## ACTIVITY
Type out the data again, word for word and in full.

(SOURCE DATA begins)

<file path="config.mk">
export PLATFORM = sky130hd
export DESIGN_NAME = oaht_queue
export DESIGN_NICKNAME = d
export VERILOG_FILES = /design/src/hdl/oaht_pkg.sv /design/src/hdl/oaht_queue.sv
export SDC_FILE = /design/constraint.sdc
export NUM_CORES = 1
export LEC_CHECK = 0
export BUFFER_PORTS_ARGS = -buffer_cell sky130_fd_sc_hd__buf_2
export CORE_MARGIN = 2
export CORE_UTILIZATION = 55
export DETAILED_ROUTE_END_ITERATION = 7
export PLACE_DENSITY = 0.8
export SETUP_SLACK_MARGIN = 0.3
export SLEW_MARGIN = 15
export SYNTH_ARGS = -nofsm -noshare
export SYNTH_HDL_FRONTEND = slang
export SYNTH_SLANG_ARGS = --single-unit
</file>
<file path="constraint.sdc">
create_clock -name clock -period 4.3 [get_ports clock]
set_clock_uncertainty 0.2 [all_clocks]
set_input_delay 0.43 -clock clock [delete_from_list [all_inputs] [get_ports clock]]
set_output_delay 0.43 -clock clock [all_outputs]
set_load 0.02 [all_outputs]
</file>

(SOURCE DATA ends)

## WRITTEN ANSWER
<file path="config.mk">
export PLATFORM = sky130hd
export DESIGN_NAME = oaht_queue
export DESIGN_NICKNAME = d
export VERILOG_FILES = /design/src/hdl/oaht_pkg.sv /design/src/hdl/oaht_queue.sv
export SDC_FILE = /design/constraint.sdc
export NUM_CORES = 1
export LEC_CHECK = 0
export BUFFER_PORTS_ARGS = -buffer_cell sky130_fd_sc_hd__buf_2
export CORE_MARGIN = 2
export CORE_UTILIZATION = 55
export DETAILED_ROUTE_END_ITERATION = 7
export PLACE_DENSITY = 0.8
export SETUP_SLACK_MARGIN = 0.3
export SLEW_MARGIN = 15
export SYNTH_ARGS = -nofsm -noshare
export SYNTH_HDL_FRONTEND = slang
export SYNTH_SLANG_ARGS = --single-unit
</file>
<file path="constraint.sdc">
create_clock -name clock -period 4.3 [get_ports clock]
set_clock_uncertainty 0.2 [all_clocks]
set_input_delay 0.43 -clock clock [delete_from_list [all_inputs] [get_ports clock]]
set_output_delay 0.43 -clock clock [all_outputs]
set_load 0.02 [all_outputs]
</file>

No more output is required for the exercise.